Ma Gesù richiama i due e con loro anche gli altri discepoli, affinché non si lascino travolgere dalla lusinga del potere poiché se uno vuol far parte della sua gloria, deve prima bere il calice della passione. Nella comunità di Gesù, non ci può essere spazio per le meschine competizioni, per l’arrivismo, la rincorsa al  potere o al carrierismo.
L’unica corsa che Gesù ammette è quella della disponibilità al servizio senza alcuna ostentazione, anzi senza emergere mai, dopo avere compiuto il bene scomparire, lasciando a Dio l’eventuale premio.
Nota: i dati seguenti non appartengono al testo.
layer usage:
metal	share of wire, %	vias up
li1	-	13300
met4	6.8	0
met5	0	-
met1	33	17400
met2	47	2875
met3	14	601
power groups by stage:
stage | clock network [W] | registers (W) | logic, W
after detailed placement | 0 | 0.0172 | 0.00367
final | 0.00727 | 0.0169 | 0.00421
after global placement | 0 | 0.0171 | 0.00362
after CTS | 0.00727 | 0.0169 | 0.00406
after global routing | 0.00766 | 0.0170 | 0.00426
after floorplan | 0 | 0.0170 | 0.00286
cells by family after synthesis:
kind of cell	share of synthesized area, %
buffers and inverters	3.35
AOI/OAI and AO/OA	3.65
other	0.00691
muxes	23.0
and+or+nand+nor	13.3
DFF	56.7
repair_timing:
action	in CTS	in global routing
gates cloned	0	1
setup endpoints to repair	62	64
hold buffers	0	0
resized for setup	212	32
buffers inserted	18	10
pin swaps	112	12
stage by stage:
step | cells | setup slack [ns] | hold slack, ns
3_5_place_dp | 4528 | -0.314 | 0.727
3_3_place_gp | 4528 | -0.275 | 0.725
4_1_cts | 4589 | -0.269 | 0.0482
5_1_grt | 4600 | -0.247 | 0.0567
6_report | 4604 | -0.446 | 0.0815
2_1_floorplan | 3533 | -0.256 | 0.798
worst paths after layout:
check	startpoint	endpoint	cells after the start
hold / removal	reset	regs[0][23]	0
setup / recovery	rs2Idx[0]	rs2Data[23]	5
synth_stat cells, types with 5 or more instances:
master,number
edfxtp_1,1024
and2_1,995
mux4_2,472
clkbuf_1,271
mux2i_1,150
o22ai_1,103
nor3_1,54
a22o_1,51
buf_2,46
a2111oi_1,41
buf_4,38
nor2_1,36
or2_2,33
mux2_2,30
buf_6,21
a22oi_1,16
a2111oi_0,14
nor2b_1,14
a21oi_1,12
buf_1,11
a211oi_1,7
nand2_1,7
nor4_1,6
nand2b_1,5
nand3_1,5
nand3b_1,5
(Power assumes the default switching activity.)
## src/verilog/rv_settings.svh

```systemverilog
`ifndef RV_SETTINGS_SVH
`define RV_SETTINGS_SVH

// Width of the integer data path and of an instruction word
`define RV_XLEN 32

// Instruction memory depth in words
`define RV_IMEM_DEPTH 64

// Data memory depth in words
`define RV_DMEM_DEPTH 64

`endif

```

## src/verilog/rvIsaPkg.sv

```systemverilog
`default_nettype none

`include "rv_settings.svh"

package rvIsaPkg;

    typedef logic [`RV_XLEN-1:0] word_t;
    typedef logic [4:0]          regIdx_t;

    // Major opcodes handled by the core
    typedef enum logic [6:0] {
        OP     = 7'b0110011,
        OP_IMM = 7'b0010011,
        LOAD   = 7'b0000011,
        STORE  = 7'b0100011,
        BRANCH = 7'b1100011,
        JAL    = 7'b1101111,
        JALR   = 7'b1100111
    } opcode_t;

    typedef enum logic [3:0] {
        ADD,
        SUB,
        AND,
        OR,
        XOR,
        SLT,
        SLTU,
        SLL,
        SRL,
        SRA,
        EQ,    // Compare ops give 0 or 1
        NE,
        LT,
        GE,
        LTU,
        GEU
    } aluOp_t;

endpackage

`default_nettype wire

```

## src/verilog/rvCorePkg.sv

```systemverilog
`default_nettype none

package rvCorePkg;

    typedef enum logic [1:0] {
        FETCH,
        DECODE,
        EXECUTE,
        WRITEBACK
    } phase_t;

    typedef struct packed {
        rvIsaPkg::aluOp_t aluOp;
        logic             useImm;       // Operand B is imm
        logic             usePc;        // Operand A is pc
        logic             regWrite;
        logic             memRead;
        logic             memWrite;
        logic             isBranch;
        logic             isJump;
        logic             resultIsLink; // Write back pc+4
    } ctrl_t;

    typedef struct packed {
        rvIsaPkg::word_t pc;
        rvIsaPkg::word_t instr;
    } fetchOut_t;

    typedef struct packed {
        rvIsaPkg::word_t   pc;
        ctrl_t             ctrl;
        rvIsaPkg::word_t   rs1Val;
        rvIsaPkg::word_t   rs2Val;
        rvIsaPkg::word_t   imm;
        rvIsaPkg::regIdx_t rd;
    } decodeOut_t;

    typedef struct packed {
        rvIsaPkg::word_t   pc;
        ctrl_t             ctrl;
        rvIsaPkg::word_t   aluResult;
        rvIsaPkg::word_t   storeData;
        rvIsaPkg::regIdx_t rd;
        rvIsaPkg::word_t   nextPc;
    } execOut_t;

    typedef struct packed {
        rvIsaPkg::word_t   pc;
        logic              regWrite;
        rvIsaPkg::regIdx_t rd;
        rvIsaPkg::word_t   rdValue;
        logic              memWrite;
        rvIsaPkg::word_t   memAddr;
        rvIsaPkg::word_t   memData;
    } retire_t;

endpackage

`default_nettype wire

```

## src/verilog/rvFetchStage.sv

```systemverilog
`default_nettype none

`include "rv_settings.svh"

module rvFetchStage (
    input  logic                 clk,
    input  logic                 reset,
    input  rvCorePkg::phase_t    phase,
    input  logic                 loadEn,
    input  rvIsaPkg::word_t      loadAddr,
    input  rvIsaPkg::word_t      loadData,
    input  logic                 pcLoad,
    input  rvIsaPkg::word_t      nextPc,
    output rvCorePkg::fetchOut_t fetchOut
);

    localparam int IMEM_AW = $clog2(`RV_IMEM_DEPTH);

    rvIsaPkg::word_t imem [`RV_IMEM_DEPTH];
    rvIsaPkg::word_t pc;

    // Program load port, word indexed
    always_ff @(posedge clk) begin
        if (loadEn) begin
            imem[loadAddr[IMEM_AW-1:0]] <= loadData;
        end
    end

    always_ff @(posedge clk) begin
        if (reset) begin
            pc <= '0;
        end else if (pcLoad) begin
            pc <= nextPc; // Redirect from writeback
        end
    end

    always_ff @(posedge clk) begin
        if (phase == rvCorePkg::FETCH) begin
            fetchOut.pc    <= pc;
            fetchOut.instr <= imem[pc[IMEM_AW+1:2]];
        end
    end

endmodule

`default_nettype wire

```
File: config.mk
export PLATFORM = sky130hd
export DESIGN_NAME = rvMemWbStage
export DESIGN_NICKNAME = d
export VERILOG_FILES = /design/src/verilog/rvIsaPkg.sv /design/src/verilog/rvCorePkg.sv /design/src/verilog/rvMemWbStage.sv
export VERILOG_INCLUDE_DIRS = /design/src /design/src/verilog
export SDC_FILE = /design/constraint.sdc
export NUM_CORES = 2
export LEC_CHECK = 0
export BUFFER_PORTS_ARGS = -buffer_cell sky130_fd_sc_hd__buf_4
export CORE_MARGIN = 2
export CORE_UTILIZATION = 35
export CTS_CLUSTER_DIAMETER = 120
export DETAILED_ROUTE_END_ITERATION = 8
export PLACE_DENSITY = 0.53
export SETUP_SLACK_MARGIN = 0.4
export SLEW_MARGIN = 20
export SYNTH_ARGS = -nofsm -noshare
export SYNTH_HDL_FRONTEND = slang
export SYNTH_SLANG_ARGS = --single-unit
File: constraint.sdc
create_clock -name clk -period 4.5 [get_ports clk]
set_clock_uncertainty 0.1 [all_clocks]
set_input_delay 1.125 -clock clk [delete_from_list [all_inputs] [get_ports clk]]
set_output_delay 1.125 -clock clk [all_outputs]
set_load 0.01 [all_outputs]
File: src/verilog/rv_settings.svh
`ifndef RV_SETTINGS_SVH
`define RV_SETTINGS_SVH

// Width of the integer data path and of an instruction word
`define RV_XLEN 32

// Instruction memory depth in words
`define RV_IMEM_DEPTH 64

// Data memory depth in words
`define RV_DMEM_DEPTH 64

`endif

File: src/verilog/rvIsaPkg.sv
`default_nettype none

`include "rv_settings.svh"

package rvIsaPkg;

    typedef logic [`RV_XLEN-1:0] word_t;
    typedef logic [4:0]          regIdx_t;

    // Major opcodes handled by the core
    typedef enum logic [6:0] {
        OP     = 7'b0110011,
        OP_IMM = 7'b0010011,
        LOAD   = 7'b0000011,
        STORE  = 7'b0100011,
        BRANCH = 7'b1100011,
        JAL    = 7'b1101111,
        JALR   = 7'b1100111
    } opcode_t;

    typedef enum logic [3:0] {
        ADD,
        SUB,
        AND,
        OR,
        XOR,
        SLT,
        SLTU,
        SLL,
        SRL,
        SRA,
        EQ,    // Compare ops give 0 or 1
        NE,
        LT,
        GE,
        LTU,
        GEU
    } aluOp_t;

endpackage

`default_nettype wire

File: src/verilog/rvCorePkg.sv
`default_nettype none

package rvCorePkg;

    typedef enum logic [1:0] {
        FETCH,
        DECODE,
        EXECUTE,
        WRITEBACK
    } phase_t;

    typedef struct packed {
        rvIsaPkg::aluOp_t aluOp;
        logic             useImm;       // Operand B is imm
        logic             usePc;        // Operand A is pc
        logic             regWrite;
        logic             memRead;
        logic             memWrite;
        logic             isBranch;
        logic             isJump;
        logic             resultIsLink; // Write back pc+4
    } ctrl_t;

    typedef struct packed {
        rvIsaPkg::word_t pc;
        rvIsaPkg::word_t instr;
    } fetchOut_t;

    typedef struct packed {
        rvIsaPkg::word_t   pc;
        ctrl_t             ctrl;
        rvIsaPkg::word_t   rs1Val;
        rvIsaPkg::word_t   rs2Val;
        rvIsaPkg::word_t   imm;
        rvIsaPkg::regIdx_t rd;
    } decodeOut_t;

    typedef struct packed {
        rvIsaPkg::word_t   pc;
        ctrl_t             ctrl;
        rvIsaPkg::word_t   aluResult;
        rvIsaPkg::word_t   storeData;
        rvIsaPkg::regIdx_t rd;
        rvIsaPkg::word_t   nextPc;
    } execOut_t;

    typedef struct packed {
        rvIsaPkg::word_t   pc;
        logic              regWrite;
        rvIsaPkg::regIdx_t rd;
        rvIsaPkg::word_t   rdValue;
        logic              memWrite;
        rvIsaPkg::word_t   memAddr;
        rvIsaPkg::word_t   memData;
    } retire_t;

endpackage

`default_nettype wire

File: src/verilog/rvMemWbStage.sv
`default_nettype none

`include "rv_settings.svh"

module rvMemWbStage (
    input  logic                clk,
    input  logic                reset,
    input  rvCorePkg::phase_t   phase,
    input  rvCorePkg::execOut_t execOut,
    input  logic                retireStrobe,
    output logic                pcLoad,
    output logic                regWrEn,
    output rvIsaPkg::word_t     nextPc,
    output rvIsaPkg::regIdx_t   regWrIdx,
    output rvIsaPkg::word_t     regWrData,
    output logic                retireValid,
    output rvCorePkg::retire_t  retire
);

    localparam int DMEM_AW = $clog2(`RV_DMEM_DEPTH);

    rvIsaPkg::word_t  dmem [`RV_DMEM_DEPTH];
    logic [DMEM_AW-1:0] dmemIdx;
    rvIsaPkg::word_t  loadData;
    logic             wbActive;
    logic             rdWritten;

    assign wbActive = (phase == rvCorePkg::WRITEBACK);
    assign dmemIdx  = execOut.aluResult[DMEM_AW+1:2]; // Word index wraps at depth
    assign loadData = dmem[dmemIdx];

    assign pcLoad    = wbActive;
    assign nextPc    = execOut.nextPc;
    assign regWrEn   = wbActive && execOut.ctrl.regWrite;
    assign regWrIdx  = execOut.rd;
    assign regWrData = execOut.ctrl.memRead      ? loadData :
                       execOut.ctrl.resultIsLink ? execOut.pc + 32'd4 :
                                                   execOut.aluResult;
    assign rdWritten = execOut.ctrl.regWrite && execOut.rd != '0;

    always_ff @(posedge clk) begin
        if (wbActive && execOut.ctrl.memWrite) begin
            dmem[dmemIdx] <= execOut.storeData;
        end
    end

    always_ff @(posedge clk) begin
        if (reset) begin
            retireValid <= 1'b0;
        end else begin
            retireValid <= retireStrobe;
        end
    end

    // Unused record fields read as zero
    always_ff @(posedge clk) begin
        if (retireStrobe) begin
            retire.pc       <= execOut.pc;
            retire.regWrite <= rdWritten;
            retire.rd       <= rdWritten ? execOut.rd : '0;
            retire.rdValue  <= rdWritten ? regWrData : '0;
            retire.memWrite <= execOut.ctrl.memWrite;
            retire.memAddr  <= execOut.ctrl.memWrite ? execOut.aluResult : '0;
            retire.memData  <= execOut.ctrl.memWrite ? execOut.storeData : '0;
        end
    end

endmodule

`default_nettype wire

* After elaboration in Yosys (flattened, before gate mapping) *
Memories as Yosys holds them, arrays and structs flattened.
Cells that the tools add are included.

operators by class
  add/sub/neg operators = 1
  multiply operators = 0
  div/mod/pow operators = 0
  order comparisons = 0
  equal/unequal tests = 1
  shift operators = 0
  mux-type cells = 4
  bitwise logic cells = 0
  reductions and logical operators = 4

operators by type and width
  operator                                                          count
  32-bit 2-to-1 mux                                                 2
  32-bit by 3-bit adder with 32-bit output (second input constant)  1
  5-bit nonzero test                                                1
  1-bit logical AND                                                 3
  2-bit equality test (second input constant)                       1
  1-bit 2-to-1 mux                                                  2

storage, ports and cells
  register bits = 136
  bits in latches = 0
  RAM bits = 2048
  ROM bits = 0
  input bits = 150
  output and inout bits = 207
  memories = 1

memory list
  name  words  width  read ports  clocked after Yosys merged registers in  wr ports  RTL line            text
  dmem  64     32     1           0                                        1         rvMemWbStage.sv:22  rvIsaPkg::word_t dmem [`RV_DMEM_DEPTH];

* Depth between registers and ports, before layout *
  word-level depth = 4
  mapped depth = 12
  depth with buffers taken out = 8

* Worst setup path after synthesis *
No wires, ideal clock.

  kind = input-to-reg
  from = input execOut[73] in the netlist's numbering
  to = memory dmem[17][0] in the netlist's numbering, enable pin
  library setup time = 0.421 ns
  arrival = 3.685 ns
  setup slack = 0.294 ns
  stages on the path = 7
  buffers on the path = 4
  cells stage by stage = buf_6 -> buf_6 -> buf_4 -> buf_4 -> nor2_1 -> nand2_1 -> nor2_1

RTL lines
  item                RTL line            text
  start: declaration  rvMemWbStage.sv:9   input rvCorePkg::execOut_t execOut,
  end: declaration    rvMemWbStage.sv:22

No word-level cell before the write port.

* Worst setup path after layout *
  from = input execOut[71] in the netlist's numbering
  to = output regWrData[16]

on the way
  cells in the longest elaborated chain, start to end = 2

ends and longest elaborated chain
  item                RTL line            text
  memory 64 x 32 bit  -
  32-bit 2-to-1 mux   rvMemWbStage.sv:36  assign regWrData = execOut.ctrl.memRead ? loadData :
  end: declaration    rvMemWbStage.sv:15  output rvIsaPkg::word_t regWrData,

No other way between the ends.

==> reports/qor.txt <==
Max-Cap Viols - 0
hold-fix buffers at CTS - 0
Final Max Tran Viols - 0
WHS - 0.312 ns
Max Freq - 199 MHz
routed wire length per instance - 33.9 µm
sequential share of the synthesized area - 77.0%
IO Port Bufs - 284
Mapped Nets - 4926
io pins - 357
Req. time, crit path - 3.27 ns
clk root buf - clkbuf_16
violation count after the first detailed-route iteration - 7359
Period minus WS final - 5.03 ns
wirelength, routed - 319 mm
final core utilization - 45.6%
core area - 243000 µm²
global-route wire length before repair - 432 mm
Pre-antenna DRT Iters - 6
Mean Syn Cell Area - 17.8 µm²
clk buf depth - 3
prevailing post-synth register cell - edfxtp_1
total power - 44.8 mW
share of layout cells above drive strength 1 - 35.3%
Critical Path AT - 3.81 ns
post-synthesis async set-or-reset flop share - 0%
routability cong. - 0.878
synth unique cells - 75
largest net degree at the start of global routing - 66
Slew @ Worst Pin - 1.03 ns
vias - 54100
DRC viols - 0
Skew-Pair Late Insertion Delay - 0.89 ns
Worst-path clk slew - 0.06 ns
total CTS buffers - 217
Mapped Area - 85100 µm²
status - complete, but fails checks
Setup CP Type - primary input to output port
total of warnings raised by yosys - 0
final worst slack - -0.533 ns
Die Span Y - 497 µm
Comb pwr share - 9.3%
Final setup viols - 32
static leakage - 38.0 nW
RSZ-0062 raised after global routing - true
Flop pwr share - 50.4%
number of cells produced by synthesis - 4775
Final Hold Vio Count - 0
row count - 181
Clk pwr share - 40.3%
overflow left after global routing - 0
ANT nets after route - 0
Nets - 6162
hold crit path type - primary input to flop
failing checks - negative setup slack
Vias/cell - 5.75
# H-tree levels - 4
Sw Ratio - 23.2%
Detailed Place HPWL - 202 mm
Post-synth EDFFs - 2183
CTS tree - yes
Startpoint Class - primary input
vias in the first global route - 51500
Die Wd - 497 µm
worst vdd ir - 0.000427 V
synthesized flop and latch total - 2184
CTS sink cnt - 2184
Area Growth Syn to Fin - 29.8%
gr usage total - 25.1%
PD cells - 405 nW/µm²
critical path capture point type - output port
Net Switching - 10.4 mW
Int Power - 34.4 mW
worst-path maximum fanout - 7
Initial Utilization - 35.1%
die area - 247000 µm²
initial antenna violation count - 22
Relative slew margins - 31.1%
crit share post-route - 112%
==> registers in the layout (all words and copies together), names as in the netlist <==
name	flops
retire	135
dmem	2048
retireValid	1
==> cell families after synthesis <==
kind of cell | count (synthesis) | synth area share (%)
adder cells (fa/ha/maj) | 1 | 0.0147
XOR/XNOR | 25 | 0.257
flip-flops | 2184 | 77.0
buffers and inverters | 362 | 2.40
multiplexers | 600 | 8.28
AO/OA/AOI/OAI | 1045 | 8.78
AND/OR/NAND/NOR | 558 | 3.23
==> timing repair <==
action / CTS / global route
pin swaps: 114 / 109
gates resized for setup: 400 / 173
buffers inserted: 125 / 77
gates cloned: 16 / 2
endpoints found under the setup margin: 32 / 32
==> routing by layer <==
| metal | GRT usage (%) | vias up | wire, µm | part of all wire (%) |
|---|---|---|---|---|
| li1 | - | 22000 | - | - |
| met1 | 34.4 | 28300 | 127000 | 40 |
| met2 | 39.5 | 3131 | 147000 | 46 |
| met3 | 5.14 | 585 | 32100 | 10 |
| met4 | 9.34 | 16 | 13100 | 4.1 |
| met5 | 0 | - | 79 | 0.025 |
==> final cells by class <==
cell class | count | area [µm²]
fill | 20900 | 132000
sequential | 2184 | 65600
multi-input combinational | 2229 | 19800
timing repair buffer | 1369 | 14100
clock buffer | 270 | 5750
tap | 3202 | 4010
clock inverter | 139 | 1270
inverter | 10 | 50.0
antenna | 4 | 10.0
==> Yosys cell counts (all sizes together) (10+ instances only) <==
master	n	share of area [%]
a211oi	18	0.16
a21oi	154	0.91
a221o	49	0.58
a221oi	151	1.6
a222oi	17	0.20
a22o	89	0.92
a22oi	126	1.1
a31oi	17	0.12
and2	86	0.63
and3	14	0.10
buf	248	1.9
clkbuf	104	0.46
edfxtp	2183	77
inv	10	0.044
mux2	104	1.4
mux2i	423	5.0
mux4	73	1.9
nand2	107	0.47
nand3	19	0.11
nand4	12	0.088
nor2	217	0.96
nor2b	13	0.096
nor3	32	0.19
nor4	16	0.15
o211ai	12	0.11
o21ai	138	0.81
o221ai	26	0.27
o22a	24	0.25
o22ai	172	1.3
o2bb2ai	11	0.11
xnor2	15	0.15
xor2	10	0.10
==> path summary, 6_finish.rpt <==
kind / startpoint / endpoint / slack [ns] / cells after the start
worst max-delay path: execOut[71] / regWrData[16] / -0.53 / 14
worst min-delay path: reset / retireValid$_SDFF_PP0_ / 0.31 / 2
worst max register to register: dmem[6][16]$_DFFE_PP_ / retire[81]$_SDFFCE_PN0P_ / 1.67 / 7
worst min register to register: dmem[35][17]$_DFFE_PP_ / retire[82]$_SDFFCE_PN0P_ / 0.90 / 5
==> power by group through the flow <==
stage	Clock, mW	Combinational, mW	Sequential (mW)
floorplan	0	1.24	23.1
global placement	0	3.54	23.0
detailed placement	0	3.56	23.0
CTS	18.2	3.96	22.6
global route	19.0	4.29	22.6
finish	18.1	4.19	22.6
==> metrics by stage <==
step,cell area (µm²),instances,setup slack (ns),TNS (ns)
finish,111000,9407,-0.533,-10.75
CTS,109000,9324,-0.456,-9.34
detailed placement,98700,8774,-1.11,-19.68
floorplan,85200,4775,0.294,0
global route,111000,9403,-0.541,-11.93
global placement,98700,8774,-1.61,-20.61
==> critical path, stage by stage <==
cell      delay (ns)
buf_16          0.13
buf_12          0.16
buf_12          0.14
nor2b_4         0.14
buf_12          0.13
buf_12          0.12
buf_4           0.16
a22o_1          0.21
a221oi_2        0.33
o22ai_2         0.23
nor4_4          0.46
buf_4           0.19
nor2_1          0.06
buf_4           0.15
==> cells in the final DEF (no fill, tap or decap), types with 83 or more instances in the layout <==
cell / instances
nor2_4: 84
nand2_1: 100
mux2_2: 96
o21ai_0: 85
buf_4: 1002
buf_12: 204
buf_6: 109
clkbuf_16: 224
a22o_1: 87
a22oi_1: 108
a21oi_1: 129
edfxtp_1: 2183
o22ai_1: 151
nor2_1: 125
mux2i_1: 413
and2_1: 83
Note: power is estimated with default switching activity, not from simulation.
Come lui che «non è venuto per farsi servire ma per servire». Il credente compie il bene per sentirsi bene, per confessare a se stesso che la grazia opera in lui. 
Per incoraggiare i credenti a saper sopportare la croce, la seconda lettura, tratta dalla lettera agli Ebrei, ricorda che abbiamo  in Gesù un sommo sacerdote, il quale avendo assunto in tutto la medesima natura umana,  eccetto  nel peccato, conosce le nostre debolezze egli stesso è stato messo alla prova, in ogni cosa come noi».
Gesù non ha sperimentato il peccato, ma lo ha preso su di sé portandone il peso; per questo gioisce per ogni peccatore che si converte.
Fermiamoci a guardare la croce, a colui che è sulla croce. Cristo in croce è il vero scandalo della storia, ma quello che è stolto per il mondo, Dio lo ha scelto per confondere i sapienti (1 Cor 1,27).
La nostra condivisione alla mensa eucaristica è partecipazione a questo esercizio del sacerdozio di Cristo, come ci ricorda Papa Francesco: « Tutti possiamo ricevere la Carità che promana dal suo cuore aperto, sia per noi stessi che per gli altri: diventando “canali” del suo amore, della sua compassione, specialmente verso quanti sono nel dolore, nell’angoscia, nello scoraggiamento e nella solitudine».